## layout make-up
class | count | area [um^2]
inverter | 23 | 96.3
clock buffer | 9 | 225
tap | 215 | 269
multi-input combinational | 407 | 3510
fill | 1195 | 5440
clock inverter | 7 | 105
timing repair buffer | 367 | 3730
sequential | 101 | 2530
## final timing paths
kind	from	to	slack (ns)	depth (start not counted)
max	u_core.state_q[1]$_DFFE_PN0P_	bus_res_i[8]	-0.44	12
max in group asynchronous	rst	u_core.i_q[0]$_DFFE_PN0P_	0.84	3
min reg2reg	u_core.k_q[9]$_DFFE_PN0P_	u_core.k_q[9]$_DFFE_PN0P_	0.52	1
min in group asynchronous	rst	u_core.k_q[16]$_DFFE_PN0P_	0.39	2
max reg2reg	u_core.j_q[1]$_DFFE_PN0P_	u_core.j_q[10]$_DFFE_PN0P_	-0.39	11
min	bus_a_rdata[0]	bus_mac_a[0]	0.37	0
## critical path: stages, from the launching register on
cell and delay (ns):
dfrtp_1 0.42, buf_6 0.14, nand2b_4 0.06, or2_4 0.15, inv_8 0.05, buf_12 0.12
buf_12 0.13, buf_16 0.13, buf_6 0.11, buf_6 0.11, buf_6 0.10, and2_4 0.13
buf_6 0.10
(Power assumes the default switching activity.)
==> src/rtl/prbs_hist_reg.sv <==
// PRBS history shift register with predictor and all-zero flag.
// Shifts in either the received bit (self-sync) or its own prediction (free-run).
module prbs_hist_reg #(
  parameter int W   = 5,
  parameter int TAP = 3
) (
  input  logic clk_i,
  input  logic rst_ni,
  input  logic shift_i,
  input  logic free_run_i,
  input  logic bit_i,
  output logic pred_o,
  output logic zero_o
);

  logic [W-1:0] hist_q, hist_d;

  assign pred_o = hist_q[TAP-1] ^ hist_q[W-1];
  assign zero_o = (hist_q == '0);

  always_comb begin
    hist_d = hist_q;
    if (shift_i) hist_d = {hist_q[W-2:0], (free_run_i ? pred_o : bit_i)};
  end

  always_ff @(posedge clk_i or negedge rst_ni) begin
    if (!rst_ni) hist_q <= '0;
    else         hist_q <= hist_d;
  end

endmodule

==> config.mk <==
export PLATFORM = sky130hd
export DESIGN_NAME = prbs_hist_reg
export DESIGN_NICKNAME = d
export VERILOG_FILES = /design/src/rtl/prbs_hist_reg.sv
export SDC_FILE = /design/constraint.sdc
export NUM_CORES = 1
export LEC_CHECK = 0
export ABC_AREA = 1
export CAP_MARGIN = 5
export CELL_PAD_IN_SITES_DETAIL_PLACEMENT = 1
export CELL_PAD_IN_SITES_GLOBAL_PLACEMENT = 1
export CORE_AREA = 5 5 42 44
export DETAILED_ROUTE_END_ITERATION = 6
export DIE_AREA = 0 0 47 49
export PLACE_DENSITY = 0.53
export SYNTH_ARGS = -nofsm -noshare
export SYNTH_HDL_FRONTEND = slang
export SYNTH_SLANG_ARGS = --single-unit
==> constraint.sdc <==
create_clock -name clk_i -period 2.1 [get_ports clk_i]
set_input_delay 0.21 -clock clk_i [delete_from_list [all_inputs] [get_ports clk_i]]
set_output_delay 0.21 -clock clk_i [all_outputs]
set_load 0.005 [all_outputs]
==> results of run 1 <==
==> worst max path at each step <==
stage | from | to | slack (ps) | depth (start not counted)
2_1_floorplan | hist_q[0] | zero_o | 1260 | 3
3_5_place_dp | hist_q[0] | zero_o | 720 | 4
3_3_place_gp | hist_q[0] | zero_o | 720 | 4
6_report | hist_q[0] | zero_o | 470 | 4
5_1_grt | hist_q[0] | zero_o | 360 | 4
4_1_cts | hist_q[0] | zero_o | 450 | 4
==> cell usage after synthesis <==
cell | count | area (um2)
dfrtp_1 | 5 | 125.1
inv_1 | 3 | 11.26
inv_2 | 1 | 3.750
nand2_1 | 12 | 45.04
nand3_1 | 2 | 10.01
nor2_1 | 4 | 15.01
o21ai_0 | 3 | 15.01
==> critical path, stage by stage (launching register included) <==
cell,delay [ps]
dfrtp_1,390
nor2_1,110
nand3_1,70
nor2_1,90
clkdlybuf4s50_1,510
==> logic make-up (layout without fill, tap and decap cells) <==
logic type / count (synthesis) / after routing / share of synthesized area (%)
AO/OA/AOI/OAI: 3 / 3 / 6.665
buffers and inverters: 4 / 14 / 6.665
flip-flops: 5 / 5 / 55.56
AND/OR/NAND/NOR: 18 / 18 / 31.11
==> cell type report <==
type	count	area, um2	area share, %
sequential	5	125.1	37.74
tap	16	20.02	6.038
timing repair buffer	6	60.06	18.11
inverter	4	15.01	4.528
multi-input combinational	21	85.08	25.66
clock buffer	4	26.28	7.925
==> metal layers <==
layer  vias to the layer above  global-route usage, %  part of all wire [%]
met4                         0                  2.765                     0
met1                        98                  7.813                    45
met3                         0                  5.535                   8.1
li1                        111                      -                     -
met5                         -                      0                     0
met2                         8                  8.371                    47
==> placed cells by master (no fill, tap or decap), drive strengths merged <==
| cell | netlist | final |
|---|---|---|
| clkbuf | 0 | 4 |
| clkdlybuf4s50 | 0 | 6 |
| dfrtp | 5 | 5 |
| inv | 4 | 4 |
| nand2 | 12 | 12 |
| nand3 | 2 | 2 |
| nor2 | 4 | 4 |
| o21ai | 3 | 3 |
==> where the power goes <==
part	internal [mW]	total, mW	switching [mW]
Clock	0.0720	0.113	0.0409
Sequential	0.112	0.123	0.0110
Combinational	0.0338	0.0654	0.0316
Total	0.218	0.301	0.0834
==> reports/results.txt, run 1 <==
worst reg-to-reg path cell count: 5
worst skew pair latency: 250 ps
diode count: 0
syn avg cell area: 7.507 um2
fmax: 614.7 MHz
Min Clock Period, post-route: 1627 ps
vias in the first global route: 239
Critical Path RT: 1890 ps
Pwr Total: 301.2 uW
max_cap viols: 0
root buffer cell: clkbuf_4
cts bufs inserted: 3
run status: finished clean
Reg clk slew, reported paths: 50 ps
vias post-DR: 217
Cell Area, Synth: 225.2 um2
Inst Count DP: 52
WL per Instance: 10.41 um
largest net degree at the start of global routing: 9
fin worst setup slack: 473.3 ps
Max H-tree Level: 1
Unique masters post-synth: 7
placement-stage cell area: 305.3 um2
max reg flops: 5
YS warnings: 0
post-CTS sizing: 0
Cells after Synth: 30
power per cell area: 908.4 nW/um2
Reg with most FFs: hist_q
WL final: 583 um
Clock Tree Buf Depth: 2
first-pass GRT wire length: 1.014 mm
Fin. Hold Viols: 0
Via-to-Cell Ratio: 3.875
GRT Total Usage: 6.582%
Die Ht: 49 um
Final ANT Viol Nets: 0
Fill cells: 178
post-synthesis sequential area ratio: 55.56%
Worst Setup End Kind: output pin
#FFs+latches synth: 5
synthesis-to-finish area growth: 47.22%
hold_ws: 176.3 ps
RR Startpoint: hist_q[2]
core area: 1401 um2
Largest regs: hist_q: 5 flops
Post-CTS Hold Fix Bufs: 0
Std-Cell Rows: 14
crit-path max FO: 3
count of pins over their slew limit: 0
drc violations: 0
final core occ: 23.66%
post-route cell area: 331.6 um2
Setup Fix Bufs, Post-CTS: 0
drt first pass iters: 2
setup_tns: 0 ps
initial antenna violation count: 0
syn_nets: 35
static power due to leakage: 0.1612 nW
final std cells w/o fill: 56
maximum vdd drop: 383.1 uV
clk sinks: 5
Initial Utilization: 16.07%
CP Launch Type: register
hpwl dp: 480.3 um
nets: 46
critical path class: register to output pin
Worst Hold Class: input port to asynchronous set/reset pin
final worst path period share: 77.46%
CP Data Arrival Time: 1420 ps
setup slack, reg-to-reg: 1280 ps
layout cell share with drive strength beyond 1: 10.00%
RSZ-0062 raised after global routing: no
die area: 2303 um2
num ports: 7
Worst Tran Pin Value: 287.4 ps
Slew headroom: 80.78%
RePlAce Congestion: 0.7813
initial detailed-routing violation count: 3
Final setup viols: 0
grt ovf: 0
Worst Skew: 9.976 ps
CTS tree: done
post-placement setup slack: 724.9 ps
port bufs: 6
FF-to-FF End: hist_q[0]
Die Wd: 47 um
(Power assumes the default switching activity.)
==> run 2: changes to the inputs <==
--- a/config.mk
+++ b/config.mk
@@ -12,7 +12,7 @@
 export CORE_AREA = 5 5 42 44
 export DETAILED_ROUTE_END_ITERATION = 6
 export DIE_AREA = 0 0 47 49
-export PLACE_DENSITY = 0.53
+export PLACE_DENSITY = 0.54
 export SYNTH_ARGS = -nofsm -noshare
 export SYNTH_HDL_FRONTEND = slang
 export SYNTH_SLANG_ARGS = --single-unit
==> constraint.sdc (replaced) <==
create_clock -name clk_i -period 1.3 [get_ports clk_i]
set_input_delay 0.13 -clock clk_i [delete_from_list [all_inputs] [get_ports clk_i]]
set_output_delay 0.13 -clock clk_i [all_outputs]
set_load 0.005 [all_outputs]
==> reports/results.txt, run 2 (same netlist as run 1, synthesis figures left out) <==
WL per Instance: 9.733 um (-6.5%)
Pwr Total: 520.0 uW (+73%)
initial detailed-routing violation count: 1 (-2)
Final setup viols: 0 (unchanged)
vias in the first global route: 235 (-1.7%)
setup_tns: 0 ps (unchanged)
nets: 50 (+8.7%)
Fin. Hold Viols: 0 (unchanged)
crit-path max FO: 2 (-1)
die area: 2303 um2 (unchanged)
Largest regs: hist_q: 5 flops
max reg flops: 5 (unchanged)
first-pass GRT wire length: 1.000 mm (-1.4%)
core area: 1401 um2 (unchanged)
synthesis-to-finish area growth: 59.44%
Worst Hold Class: input port to asynchronous set/reset pin
num ports: 7 (unchanged)
Worst Skew: 4.923 ps (-5.053 ps)
CP Launch Type: register
GRT Total Usage: 6.568% (-0.014 points)
CP Data Arrival Time: 1060 ps (-360 ps)
Post-CTS Hold Fix Bufs: 0 (unchanged)
fmax: 842.3 MHz
cts bufs inserted: 3 (unchanged)
drc violations: 0 (unchanged)
Initial Utilization: 16.07% (unchanged)
Clock Tree Buf Depth: 2 (unchanged)
count of pins over their slew limit: 0 (unchanged)
grt ovf: 0 (unchanged)
Via-to-Cell Ratio: 3.783 (-2.4%)
static power due to leakage: 0.1832 nW (+14%)
maximum vdd drop: 632.0 uV (+65%)
commonest non-fill, non-tap cell in the layout: nand2_1
largest net degree at the start of global routing: 9 (unchanged)
Max H-tree Level: 1 (unchanged)
power per cell area: 1448 nW/um2 (+59%)
vias post-DR: 227 (+4.6%)
layout cell share with drive strength beyond 1: 25.00% (+15 points)
Reg clk slew, reported paths: 50 ps (about the same)
Critical Path RT: 1170 ps (-720 ps)
RSZ-0062 raised after global routing: no
max_cap viols: 0 (unchanged)
Die Wd: 47 um (unchanged)
most frequent cells in the layout: nand2_1 (11), dfrtp_1 (5), nor2_1 (4), clkdlybuf4s50_1 (4), buf_4 (4)
run status: finished clean
drt first pass iters: 2 (unchanged)
Final ANT Viol Nets: 0 (unchanged)
root buffer cell: clkbuf_4
worst skew pair latency: 250 ps (about the same)
hpwl dp: 418.6 um (-13%)
critical path class: register to output pin
Slew headroom: 82.42% (+1.6 points)
final worst path period share: 91.32%
Min Clock Period, post-route: 1187 ps
clk sinks: 5 (unchanged)
CTS tree: done
post-route cell area: 359.1 um2 (+8.3%)
port bufs: 6 (unchanged)
Reg with most FFs: hist_q
WL final: 584 um (+0.17%)
initial antenna violation count: 0 (unchanged)
Worst Tran Pin Value: 262.9 ps (-24.45 ps)
hold_ws: 104.1 ps (-72.17 ps)
diode count: 0 (unchanged)
Std-Cell Rows: 14 (unchanged)
Worst Setup End Kind: output pin
Die Ht: 49 um (unchanged)
placement-stage cell area: 327.8 um2 (+7.4%)
RePlAce Congestion: 0.6749 (-14%)
## run 2: cell count changes in the layout (fill, tap and decap cells not counted), sizes merged
| cell | previous run | this run |
|---|---|---|
| buf | 0 | 4 |
| clkbuf | 4 | 5 |
| clkdlybuf4s15 | 0 | 1 |
| clkdlybuf4s50 | 6 | 4 |
## run 2: final cells by class
class                      count  area, um2
fill                         188       1042
timing repair buffer          10      85.08
multi-input combinational     21      87.58
inverter                       4      15.01
sequential                     5      125.1
clock buffer                   4      26.28
tap                           16      20.02
## run 2: through the flow
step / setup WS (ps) / util, % / std cells
floorplan: 543.4 / - / 30
finish: 112.8 / 25.62 / 60
global placement: 37.75 / 23.39 / 55
global route: 26.09 / 25.62 / 60
CTS: 24.76 / 25.62 / 60
detailed placement: 53.88 / 23.39 / 55
## run 2: power breakdown
group	internal [mW]	leakage, nW	switching [mW]
clock network	0.117	0.0150	0.0797
registers	0.181	0.0632	0.0145
logic	0.0695	0.105	0.0587
## run 2: final timing paths
kind	cells after the start	from	slack [ps]	end
max	4	hist_q[2]	110	pred_o
min	1	rst_ni	100	hist_q[0]
max reg2reg	5	hist_q[2]	450	hist_q[0]
min reg2reg	2	hist_q[3]	480	hist_q[4]
max in group asynchronous	1	rst_ni	990	hist_q[2]
min in group clk_i	2	hist_q[3]	480	hist_q[4]
## run 2: per-layer routing
metal	global-route usage, %	share of wire [%]	up-vias
met1	8.204	48	95
met3	6.642	12	2
met4	2.765	1.4	0
met5	0	0	-
met2	7.240	39	11
li1	-	-	119
## run 2: critical path, cell delays in order, from the launching register on
cell and delay, ps:
dfrtp_1 370, buf_4 140, nand2_2 60, nand2_1 50, clkdlybuf4s15_1 190
## run 2: timing repair
item                                    in CTS  in global routing
setup buffers                                1                  0
gates resized for setup                      3                  4
endpoints found under the setup margin       2                  2
==> run 3: changes to the inputs <==
--- a/config.mk
+++ b/config.mk
@@ -7,7 +7,7 @@
 export LEC_CHECK = 0
 export ABC_AREA = 1
 export CAP_MARGIN = 5
-export CELL_PAD_IN_SITES_DETAIL_PLACEMENT = 1
+export CELL_PAD_IN_SITES_DETAIL_PLACEMENT = 0
 export CELL_PAD_IN_SITES_GLOBAL_PLACEMENT = 1
 export CORE_AREA = 5 5 42 44
 export DETAILED_ROUTE_END_ITERATION = 6
==> reports/results.txt, run 3 (same netlist as run 1, synthesis figures left out) <==
fmax: 800.5 MHz (-5.0%)
Sw Ratio: 27.19% (-2.2 points)
final worst path period share: 96.10% (+4.8 points)
maximum vdd drop: 604.0 uV (-4.4%)
Max H-tree Level: 1 (unchanged)
num ports: 7 (unchanged)
Slew headroom: 82.64% (+0.22 points)
initial detailed-routing violation count: 1 (unchanged)
root buffer cell: clkbuf_4
first-pass GRT wire length: 807 um (-19%)
static power due to leakage: 0.1851 nW (+1.0%)
vias in the first global route: 210 (-11%)
worst skew pair latency: 240 ps (about the same)
power per cell area: 1398 nW/um2 (-3.5%)
hpwl dp: 387.3 um (-7.5%)
largest net degree at the start of global routing: 9 (unchanged)
RePlAce Congestion: 0.6749 (unchanged)
cts bufs inserted: 3 (unchanged)
clk sinks: 5 (unchanged)
Min Clock Period, post-route: 1249 ps (+62.10 ps)
commonest non-fill, non-tap cell in the layout: nand2_1
Largest regs: hist_q: 5 flops
Pint: 364.3 uW (-0.78%)
Seq pwr share: 39.0% (+1.5 points)
GRT Total Usage: 5.449% (-1.1 points)
nets: 50 (unchanged)
RR Startpoint: hist_q[2]
layout cell share with drive strength beyond 1: 22.73% (-2.3 points)
diode count: 0 (unchanged)
drt first pass iters: 3 (+1)
setup_tns: 0 ps (unchanged)
gr busiest metal: met2
CP Launch Type: register
Final ANT Viol Nets: 0 (unchanged)
Worst Setup End Kind: output pin
max reg flops: 5 (unchanged)
Reg clk slew, reported paths: 50 ps (about the same)
Reg with most FFs: hist_q
CP Data Arrival Time: 1120 ps (+60 ps)
vias post-DR: 221 (-2.6%)
Worst Skew: 6.803 ps (+1.880 ps)
hold_ws: 116.8 ps (+12.67 ps)
crit-path max FO: 2 (unchanged)
Comb power frac: 24.8% (about the same)
GR Util met2: 6.335% (-0.90 points)
count of pins over their slew limit: 0 (unchanged)
Die Wd: 47 um (unchanged)
M3 GR Usage: 5.535% (-1.1 points)
Std-Cell Rows: 14 (unchanged)
run status: finished clean
critical path class: register to output pin
Final setup viols: 0 (unchanged)
net load switching power: 136.1 uW (-11%)
fin worst setup slack: 50.75 ps (-62.10 ps)
CP startpoint: hist_q[2]
port bufs: 6 (unchanged)
die area: 2303 um2 (unchanged)
Post-CTS Hold Fix Bufs: 0 (unchanged)
WL per Instance: 8.850 um (-9.1%)
Initial Utilization: 16.07% (unchanged)
Die Ht: 49 um (unchanged)
WL final: 531 um (-9.1%)
M1 GR Usage: 6.250% (-2.0 points)
max_cap viols: 0 (unchanged)
initial antenna violation count: 0 (unchanged)
Via-to-Cell Ratio: 3.683 (-2.6%)
Fin. Hold Viols: 0 (unchanged)
setup slack, reg-to-reg: 440 ps (about the same)
Clock Tree Buf Depth: 2 (unchanged)
Worst Hold Class: input port to asynchronous set/reset pin
Worst Tran Pin Value: 259.6 ps (-3.308 ps)
core area: 1401 um2 (unchanged)
drc violations: 0 (unchanged)
Clock Power Share: 36.2% (-1.6 points)
FF-to-FF End: hist_q[0]
synthesis-to-finish area growth: 58.89%
grt ovf: 0 (unchanged)
worst reg-to-reg path cell count: 5 (unchanged)
most frequent cells in the layout: nand2_1 (11), dfrtp_1 (5), nor2_1 (4), clkdlybuf4s50_1 (4), buf_4 (4)
final core occ: 25.54% (-0.089 points)
CTS tree: done
RSZ-0062 raised after global routing: no
post-placement setup slack: 57.50 ps (+3.615 ps)
Critical Path RT: 1170 ps (about the same)
-- run 3: cell types whose count changed in the layout (fill, tap and decap cells not counted), sizes merged --
cell | previous run | this run
clkdlybuf4s15 | 1 | 0
dlygate4sd2 | 0 | 1
-- run 3: critical path: stages, from the launching register on --
cell,delay [ps]
dfrtp_1,370
buf_4,140
nand2_2,70
nand2_1,50
dlygate4sd2_1,250
-- run 3: power by group through the flow --
stage | logic [mW] | registers (mW) | clock network [mW]
after global routing | 0.136 | 0.199 | 0.208
after detailed placement | 0.127 | 0.197 | 0
final | 0.124 | 0.195 | 0.181
after floorplan | 0.0491 | 0.196 | 0
after CTS | 0.125 | 0.195 | 0.189
after global placement | 0.127 | 0.198 | 0
-- run 3: layout make-up --
class	count	area (um2)
Multi-Input combinational cell	21	87.58
Clock buffer	4	26.28
Inverter	4	15.01
Tap cell	16	20.02
Fill cell	159	1044
Sequential cell	5	125.1
Timing Repair Buffer	10	83.83
-- run 3: what timing repair did --
action	in CTS	in global routing
buffers inserted	1	0
gates resized for setup	2	3
pin swaps	0	0
endpoints found under the setup margin	2	2
-- run 3: how the worst max path moves through the flow --
| stage | endpoint | slack [ps] |
|---|---|---|
| detailed placement | zero_o | 60 |
| floorplan | zero_o | 540 |
| CTS | pred_o | 20 |
| global placement | zero_o | 40 |
| finish | pred_o | 50 |
| global route | pred_o | 3 |
-- run 3: routing by layer --
layer / vias to the layer above / share of wire, %
li1: 119 / -
met1: 91 / 51
met2: 9 / 36
met3: 2 / 11
met4: 0 / 1.1
met5: - / 0
-- run 3: through the flow --
stage	cells	instance area [um2]	total power, mW
4_1_cts	60	359.1	0.5084
3_3_place_gp	55	327.8	0.3254
5_1_grt	60	357.8	0.5426
2_1_floorplan	30	225.2	0.2454
6_report	60	357.8	0.5003
3_5_place_dp	55	327.8	0.3238
--- config.mk ---
export PLATFORM = sky130hd
export DESIGN_NAME = apb_slave_regbank
export DESIGN_NICKNAME = d
export VERILOG_FILES = /design/src/rtl/apb_slave_regbank.sv
export SDC_FILE = /design/constraint.sdc
export NUM_CORES = 1
export LEC_CHECK = 0
export ABC_CLOCK_PERIOD_IN_PS = 6000
export CAP_MARGIN = 15
export CORE_AREA = 2 2 238 240
export CTS_CLUSTER_SIZE = 28
export DETAILED_ROUTE_END_ITERATION = 16
export DIE_AREA = 0 0 240 242
export PLACE_DENSITY = 0.72
export SLEW_MARGIN = 10
export SYNTH_ARGS = -nofsm -noshare
export SYNTH_HDL_FRONTEND = slang
export SYNTH_SLANG_ARGS = --single-unit
--- constraint.sdc ---
create_clock -name PCLK -period 6 [get_ports PCLK]
set_input_delay 1.8 -clock PCLK [delete_from_list [all_inputs] [get_ports PCLK]]
set_output_delay 1.8 -clock PCLK [all_outputs]
set_load 0.01 [all_outputs]
===== config.mk =====
export PLATFORM = sky130hd
export DESIGN_NAME = regfile_wb_arbiter
export DESIGN_NICKNAME = d
export VERILOG_FILES = /design/src/rtl/regfile_pkg.sv /design/src/rtl/wb_fifo.sv /design/src/rtl/regfile_wb_arbiter.sv
export SDC_FILE = /design/constraint.sdc
export NUM_CORES = 1
export LEC_CHECK = 0
export BUFFER_PORTS_ARGS = -buffer_cell sky130_fd_sc_hd__buf_2
export CAP_MARGIN = 30
export CORE_MARGIN = 3
export CORE_UTILIZATION = 60
export CTS_CLUSTER_DIAMETER = 30
export DETAILED_ROUTE_END_ITERATION = 16
export PLACE_DENSITY = 0.81
export SLEW_MARGIN = 0
export SYNTH_ARGS = -nofsm -noshare
export SYNTH_HDL_FRONTEND = slang
export SYNTH_SLANG_ARGS = --single-unit

===== constraint.sdc =====
create_clock -name clk -period 9.8 [get_ports clk]
set_input_delay 2.45 -clock clk [delete_from_list [all_inputs] [get_ports clk]]
set_output_delay 2.45 -clock clk [all_outputs]
set_load 0.01 [all_outputs]

===== src/rtl/regfile_pkg.sv =====
// Shared types and widths for the register-file write-back path.
package regfile_pkg;
  localparam int REG_ADDR_W = 4;
  localparam int DATA_W     = 32;
  localparam int NUM_REGS   = 16;

  typedef struct packed {
    logic [REG_ADDR_W-1:0] addr;
    logic [DATA_W-1:0]     data;
  } wb_req_t;

  function automatic logic [NUM_REGS-1:0] addrOneHot(input logic [REG_ADDR_W-1:0] a);
    addrOneHot    = '0;
    addrOneHot[a] = 1'b1;
  endfunction
endpackage


===== src/rtl/wb_fifo.sv =====
// Small write-back request FIFO with a per-entry view used to build the pending-write mask.
module wb_fifo
  import regfile_pkg::*;
#(
  parameter int DEPTH = 2
) (
  input  logic                                  clk,
  input  logic                                  rst,
  input  logic                                  flush,
  input  logic                                  push,
  input  logic                                  pop,
  input  wb_req_t                               pushReq,
  output logic                                  full,
  output logic                                  empty,
  output wb_req_t                               head,
  output logic [DEPTH-1:0]                      entryValid,
  output logic [DEPTH-1:0][REG_ADDR_W-1:0]      entryAddr
);
  localparam int PTR_W = $clog2(DEPTH);
  localparam int CNT_W = PTR_W + 1;

  wb_req_t            mem [DEPTH];
  logic [PTR_W-1:0]   wrPtr;
  logic [PTR_W-1:0]   rdPtr;
  logic [CNT_W-1:0]   count;
  logic               doPush;
  logic               doPop;

  assign full   = (count == CNT_W'(DEPTH));
  assign empty  = (count == '0);
  assign doPush = push & ~full & ~flush;
  assign doPop  = pop & ~empty & ~flush;
  assign head   = mem[rdPtr];

  always_ff @(posedge clk or posedge rst) begin
    if (rst) begin
      wrPtr <= '0;
      rdPtr <= '0;
      count <= '0;
    end else if (flush) begin
      wrPtr <= '0;
      rdPtr <= '0;
      count <= '0;
    end else begin
      if (doPush) wrPtr <= wrPtr + PTR_W'(1);
      if (doPop)  rdPtr <= rdPtr + PTR_W'(1);
      case ({doPush, doPop})
        2'b10:   count <= count + CNT_W'(1);
        2'b01:   count <= count - CNT_W'(1);
        default: count <= count;
      endcase
    end
  end

  // Payload storage carries no reset; validity comes from the pointers and count.
  always_ff @(posedge clk) begin
    if (doPush) mem[wrPtr] <= pushReq;
  end

  always_comb begin
    logic [PTR_W-1:0] offset;
    offset     = '0;
    entryValid = '0;
    entryAddr  = '0;
    for (int i = 0; i < DEPTH; i++) begin
      offset        = PTR_W'(i) - rdPtr;
      entryValid[i] = ({1'b0, offset} < count);
      entryAddr[i]  = mem[i].addr;
    end
  end
endmodule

Exercise aim —
Retype word for word everything in the listing above from the line that holds "initial detailed-routing violation count: 1 (-2)" down to the line that holds "power per cell area: 1448 nW/um2 (+59%)". Keep both end lines and leave out the rest.

Task solution —
initial detailed-routing violation count: 1 (-2)
Final setup viols: 0 (unchanged)
vias in the first global route: 235 (-1.7%)
setup_tns: 0 ps (unchanged)
nets: 50 (+8.7%)
Fin. Hold Viols: 0 (unchanged)
crit-path max FO: 2 (-1)
die area: 2303 um2 (unchanged)
Largest regs: hist_q: 5 flops
max reg flops: 5 (unchanged)
first-pass GRT wire length: 1.000 mm (-1.4%)
core area: 1401 um2 (unchanged)
synthesis-to-finish area growth: 59.44%
Worst Hold Class: input port to asynchronous set/reset pin
num ports: 7 (unchanged)
Worst Skew: 4.923 ps (-5.053 ps)
CP Launch Type: register
GRT Total Usage: 6.568% (-0.014 points)
CP Data Arrival Time: 1060 ps (-360 ps)
Post-CTS Hold Fix Bufs: 0 (unchanged)
fmax: 842.3 MHz
cts bufs inserted: 3 (unchanged)
drc violations: 0 (unchanged)
Initial Utilization: 16.07% (unchanged)
Clock Tree Buf Depth: 2 (unchanged)
count of pins over their slew limit: 0 (unchanged)
grt ovf: 0 (unchanged)
Via-to-Cell Ratio: 3.783 (-2.4%)
static power due to leakage: 0.1832 nW (+14%)
maximum vdd drop: 632.0 uV (+65%)
commonest non-fill, non-tap cell in the layout: nand2_1
largest net degree at the start of global routing: 9 (unchanged)
Max H-tree Level: 1 (unchanged)
power per cell area: 1448 nW/um2 (+59%)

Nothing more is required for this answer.